I think there's an old mechanism to calculate according to exact rate
obtained for the transaction. I recall there was an issue with performance
in the past. Perhaps we can investigate further, but no promises here.

Moreover, let's say I own 1 share of AAPL. The price is $1000. The company
decides to a 10:1 stock split. I receive 9 additional shares, and the price
is now $100. My net worth hasn't changed but the charts cannot handle the
new price and the new stock quantity smoothly.

2. your question mentions US tax with foreign stocks.

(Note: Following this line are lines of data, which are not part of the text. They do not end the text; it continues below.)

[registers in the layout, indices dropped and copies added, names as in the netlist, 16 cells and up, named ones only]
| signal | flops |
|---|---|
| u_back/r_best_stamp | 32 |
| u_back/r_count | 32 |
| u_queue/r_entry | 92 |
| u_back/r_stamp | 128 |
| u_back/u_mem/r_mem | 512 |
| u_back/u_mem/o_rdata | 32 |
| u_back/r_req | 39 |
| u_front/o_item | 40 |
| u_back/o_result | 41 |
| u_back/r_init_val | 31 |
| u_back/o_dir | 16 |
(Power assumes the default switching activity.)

I assume you are a US resident and hold foreign stocks. Let's assume it's
GSK in London. There are now two rates applicable - GSK-GBP and GBP-USD. I'm
not 100% sure about how it calculates GSK -> GBP -> USD. What to do when
some price data is missing?

I think occasionally the GSK is subsequently valued to 0 USD which is
unsatisfactory.

Further discussion welcome!

On 21 Dec 2017 10:32 AM, "Ignacio Fernandez Ortega" <nfernan at gmail.com>
wrote:

> I am going to respond to myself just to keep this information if someone
> ask the same question in the future.
>
> No, it seems there is no way. Advance portfolio applies always the same
> exchange rate to basis and value. (I am trying to understand the trading
> option but I am not sure it is going to help me)
> The other way to do it is buying the stock (initial and additional
> purchases) and keeping the price list for this security using the Gnucash
> main currency. In my case $.
> That's the only way to keep the cost basis with the original exchange rate,
> basically deleting the exchange.
>
> Pros: the advance portfolio is updated and you only use one currency
> Cons: forget about the automatic download of quotes. You have to do it
> manually.
>
> If your portfolio only has 2 stocks probably is fine but with 10 stocks and
> several purchases and dividends every week it is a lot of work.
>
> I wish I could understand the program to fix the advance portfolio format
> but I think in my case it could make sense to have a spreadsheet.
>
> Thanks
>
>
> ***********************
>
> Hi,
>
> Question about how Gnucash handles the foreign stocks. My Gnucah main
> currency is dollar but I have some stocks in EUR.
> Gnucash is updating the basis cost in dollar every time I update the EUR/$
> exchange rate in the Advance Portfolio report.
> However, IRS requires comparing the selling price with cost basis with the
> exchange rate at each specific date.
> https://www.irs.gov/individuals/international-taxpayers/foreign-currency-
> and-currency-exchange-rates
>
> Is there a way to keep the cost basis with fixed exchange rate?